[[ MATERIAL SUPPLIED, beginning ]]

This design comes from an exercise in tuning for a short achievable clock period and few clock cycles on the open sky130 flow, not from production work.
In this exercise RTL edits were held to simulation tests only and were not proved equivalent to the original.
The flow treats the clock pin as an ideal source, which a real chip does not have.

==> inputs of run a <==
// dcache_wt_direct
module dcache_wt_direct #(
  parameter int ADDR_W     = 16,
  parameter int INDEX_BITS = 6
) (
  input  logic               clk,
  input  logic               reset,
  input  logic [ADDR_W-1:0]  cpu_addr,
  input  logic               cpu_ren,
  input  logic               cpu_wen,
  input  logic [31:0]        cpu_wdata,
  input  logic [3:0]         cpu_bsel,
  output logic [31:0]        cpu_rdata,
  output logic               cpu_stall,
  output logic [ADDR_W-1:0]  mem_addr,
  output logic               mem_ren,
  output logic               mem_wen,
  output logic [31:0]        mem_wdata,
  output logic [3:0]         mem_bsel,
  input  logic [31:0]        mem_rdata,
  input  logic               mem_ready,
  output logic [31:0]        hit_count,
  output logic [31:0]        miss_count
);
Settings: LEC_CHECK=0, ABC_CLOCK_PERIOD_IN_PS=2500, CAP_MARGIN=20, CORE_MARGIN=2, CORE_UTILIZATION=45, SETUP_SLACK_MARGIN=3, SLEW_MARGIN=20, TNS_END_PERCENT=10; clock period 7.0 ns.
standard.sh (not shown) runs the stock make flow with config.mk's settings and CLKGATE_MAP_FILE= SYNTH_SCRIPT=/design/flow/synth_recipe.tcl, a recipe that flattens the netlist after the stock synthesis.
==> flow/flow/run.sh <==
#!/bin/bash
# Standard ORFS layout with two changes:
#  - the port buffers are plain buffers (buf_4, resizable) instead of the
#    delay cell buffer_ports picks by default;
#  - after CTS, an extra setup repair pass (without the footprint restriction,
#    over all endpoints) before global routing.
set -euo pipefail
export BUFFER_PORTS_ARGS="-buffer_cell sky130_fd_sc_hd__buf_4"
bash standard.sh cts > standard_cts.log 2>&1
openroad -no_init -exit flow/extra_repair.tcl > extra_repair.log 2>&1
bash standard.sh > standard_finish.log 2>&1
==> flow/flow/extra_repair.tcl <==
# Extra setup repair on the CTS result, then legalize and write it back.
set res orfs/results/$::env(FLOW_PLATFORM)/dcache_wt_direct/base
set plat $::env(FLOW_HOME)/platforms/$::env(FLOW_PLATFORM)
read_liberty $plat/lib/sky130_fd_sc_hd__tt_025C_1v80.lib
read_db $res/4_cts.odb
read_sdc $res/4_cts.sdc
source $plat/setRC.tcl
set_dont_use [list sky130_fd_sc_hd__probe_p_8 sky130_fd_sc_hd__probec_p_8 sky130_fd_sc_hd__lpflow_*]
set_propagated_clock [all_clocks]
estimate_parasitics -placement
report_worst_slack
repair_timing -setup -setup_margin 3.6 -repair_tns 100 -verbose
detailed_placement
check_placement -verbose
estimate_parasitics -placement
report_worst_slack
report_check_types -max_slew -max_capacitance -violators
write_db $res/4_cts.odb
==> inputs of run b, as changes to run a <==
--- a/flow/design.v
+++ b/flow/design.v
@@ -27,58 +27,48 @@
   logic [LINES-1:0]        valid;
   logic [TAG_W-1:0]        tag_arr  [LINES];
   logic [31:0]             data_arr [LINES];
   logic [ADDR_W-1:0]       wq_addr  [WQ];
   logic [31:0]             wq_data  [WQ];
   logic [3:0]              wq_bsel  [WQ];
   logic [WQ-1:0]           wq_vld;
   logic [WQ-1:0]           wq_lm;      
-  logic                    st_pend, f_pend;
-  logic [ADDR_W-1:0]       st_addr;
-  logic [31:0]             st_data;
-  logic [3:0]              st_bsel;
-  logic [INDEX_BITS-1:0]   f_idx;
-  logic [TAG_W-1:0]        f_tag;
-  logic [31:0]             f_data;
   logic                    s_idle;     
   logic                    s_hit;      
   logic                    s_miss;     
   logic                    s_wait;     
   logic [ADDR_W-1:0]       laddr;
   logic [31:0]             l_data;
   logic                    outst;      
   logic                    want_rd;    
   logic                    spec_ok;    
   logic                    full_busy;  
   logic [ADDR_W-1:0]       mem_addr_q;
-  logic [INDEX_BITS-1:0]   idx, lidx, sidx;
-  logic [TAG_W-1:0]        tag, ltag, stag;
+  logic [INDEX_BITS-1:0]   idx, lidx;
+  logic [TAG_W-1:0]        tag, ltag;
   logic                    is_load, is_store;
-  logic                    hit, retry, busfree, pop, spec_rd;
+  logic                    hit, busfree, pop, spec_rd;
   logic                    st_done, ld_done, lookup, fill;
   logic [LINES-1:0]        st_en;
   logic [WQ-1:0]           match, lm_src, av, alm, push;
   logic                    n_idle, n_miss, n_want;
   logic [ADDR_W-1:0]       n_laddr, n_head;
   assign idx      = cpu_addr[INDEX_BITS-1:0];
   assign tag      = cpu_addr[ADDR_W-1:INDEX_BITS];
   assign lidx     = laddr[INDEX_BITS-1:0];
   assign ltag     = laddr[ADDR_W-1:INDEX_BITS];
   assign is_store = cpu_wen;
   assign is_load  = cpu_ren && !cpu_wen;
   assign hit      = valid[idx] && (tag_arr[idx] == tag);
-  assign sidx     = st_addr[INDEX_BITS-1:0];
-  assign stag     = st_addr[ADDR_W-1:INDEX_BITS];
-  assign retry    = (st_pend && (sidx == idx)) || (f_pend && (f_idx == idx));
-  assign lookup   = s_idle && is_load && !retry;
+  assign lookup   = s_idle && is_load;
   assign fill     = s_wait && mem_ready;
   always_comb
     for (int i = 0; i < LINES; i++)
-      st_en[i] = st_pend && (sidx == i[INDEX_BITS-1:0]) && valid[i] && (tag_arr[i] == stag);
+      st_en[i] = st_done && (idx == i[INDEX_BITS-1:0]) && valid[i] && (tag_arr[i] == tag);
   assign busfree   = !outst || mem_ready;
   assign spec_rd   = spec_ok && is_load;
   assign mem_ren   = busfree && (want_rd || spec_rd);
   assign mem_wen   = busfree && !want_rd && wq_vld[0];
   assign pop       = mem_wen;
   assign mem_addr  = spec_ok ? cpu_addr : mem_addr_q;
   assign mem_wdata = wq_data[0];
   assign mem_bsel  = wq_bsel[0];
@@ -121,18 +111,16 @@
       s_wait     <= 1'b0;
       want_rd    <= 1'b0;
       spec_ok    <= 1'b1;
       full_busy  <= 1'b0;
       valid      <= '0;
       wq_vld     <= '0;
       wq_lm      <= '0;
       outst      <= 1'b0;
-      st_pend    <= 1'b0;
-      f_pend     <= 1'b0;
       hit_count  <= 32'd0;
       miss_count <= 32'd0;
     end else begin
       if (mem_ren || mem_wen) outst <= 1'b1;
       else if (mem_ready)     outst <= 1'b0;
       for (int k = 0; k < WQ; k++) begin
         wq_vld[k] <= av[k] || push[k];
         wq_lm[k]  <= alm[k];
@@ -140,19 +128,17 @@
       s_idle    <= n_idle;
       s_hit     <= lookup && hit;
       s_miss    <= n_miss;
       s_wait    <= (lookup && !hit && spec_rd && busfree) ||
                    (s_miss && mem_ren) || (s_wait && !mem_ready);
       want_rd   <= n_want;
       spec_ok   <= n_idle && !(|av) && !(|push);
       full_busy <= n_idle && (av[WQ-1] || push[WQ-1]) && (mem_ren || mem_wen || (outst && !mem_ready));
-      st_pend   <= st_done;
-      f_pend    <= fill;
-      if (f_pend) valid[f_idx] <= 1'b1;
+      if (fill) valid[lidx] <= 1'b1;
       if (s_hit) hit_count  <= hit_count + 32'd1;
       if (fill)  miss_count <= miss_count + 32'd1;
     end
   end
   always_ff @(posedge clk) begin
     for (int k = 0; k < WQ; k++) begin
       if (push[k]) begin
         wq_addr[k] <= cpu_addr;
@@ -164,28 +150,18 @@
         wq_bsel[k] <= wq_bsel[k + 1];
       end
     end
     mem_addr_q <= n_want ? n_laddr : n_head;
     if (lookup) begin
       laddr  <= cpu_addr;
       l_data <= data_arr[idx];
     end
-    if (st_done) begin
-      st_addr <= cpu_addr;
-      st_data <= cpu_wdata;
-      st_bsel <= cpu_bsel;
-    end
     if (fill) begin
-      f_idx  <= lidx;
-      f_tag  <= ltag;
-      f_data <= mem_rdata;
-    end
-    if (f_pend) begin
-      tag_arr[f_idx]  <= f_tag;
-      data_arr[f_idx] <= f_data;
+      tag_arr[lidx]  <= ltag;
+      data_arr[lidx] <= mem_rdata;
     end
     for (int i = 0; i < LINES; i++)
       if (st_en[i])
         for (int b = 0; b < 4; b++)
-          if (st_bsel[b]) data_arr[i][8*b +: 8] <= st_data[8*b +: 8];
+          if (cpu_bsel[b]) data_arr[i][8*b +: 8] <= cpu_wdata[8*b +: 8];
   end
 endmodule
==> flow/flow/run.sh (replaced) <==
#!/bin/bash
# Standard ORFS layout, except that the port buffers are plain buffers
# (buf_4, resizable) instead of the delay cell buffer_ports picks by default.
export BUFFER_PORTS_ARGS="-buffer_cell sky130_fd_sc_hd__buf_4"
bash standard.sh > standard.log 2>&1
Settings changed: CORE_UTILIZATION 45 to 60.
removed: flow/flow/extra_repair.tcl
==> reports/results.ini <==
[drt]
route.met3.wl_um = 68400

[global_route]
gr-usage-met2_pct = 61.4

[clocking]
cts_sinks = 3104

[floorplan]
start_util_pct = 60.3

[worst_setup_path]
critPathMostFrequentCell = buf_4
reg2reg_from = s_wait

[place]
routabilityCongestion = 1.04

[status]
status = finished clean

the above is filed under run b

[[ MATERIAL SUPPLIED, end ]]

WHAT YOU NEED TO DO
Within the listing above, the range opens at the line with "(tag_arr[i] == stag);" and closes at the line with "end else begin". Reproduce exactly the lines of that range, including both ends.

ANSWER SECTION
-      st_en[i] = st_pend && (sidx == i[INDEX_BITS-1:0]) && valid[i] && (tag_arr[i] == stag);
+      st_en[i] = st_done && (idx == i[INDEX_BITS-1:0]) && valid[i] && (tag_arr[i] == tag);
   assign busfree   = !outst || mem_ready;
   assign spec_rd   = spec_ok && is_load;
   assign mem_ren   = busfree && (want_rd || spec_rd);
   assign mem_wen   = busfree && !want_rd && wq_vld[0];
   assign pop       = mem_wen;
   assign mem_addr  = spec_ok ? cpu_addr : mem_addr_q;
   assign mem_wdata = wq_data[0];
   assign mem_bsel  = wq_bsel[0];
@@ -121,18 +111,16 @@
       s_wait     <= 1'b0;
       want_rd    <= 1'b0;
       spec_ok    <= 1'b1;
       full_busy  <= 1'b0;
       valid      <= '0;
       wq_vld     <= '0;
       wq_lm      <= '0;
       outst      <= 1'b0;
-      st_pend    <= 1'b0;
-      f_pend     <= 1'b0;
       hit_count  <= 32'd0;
       miss_count <= 32'd0;
     end else begin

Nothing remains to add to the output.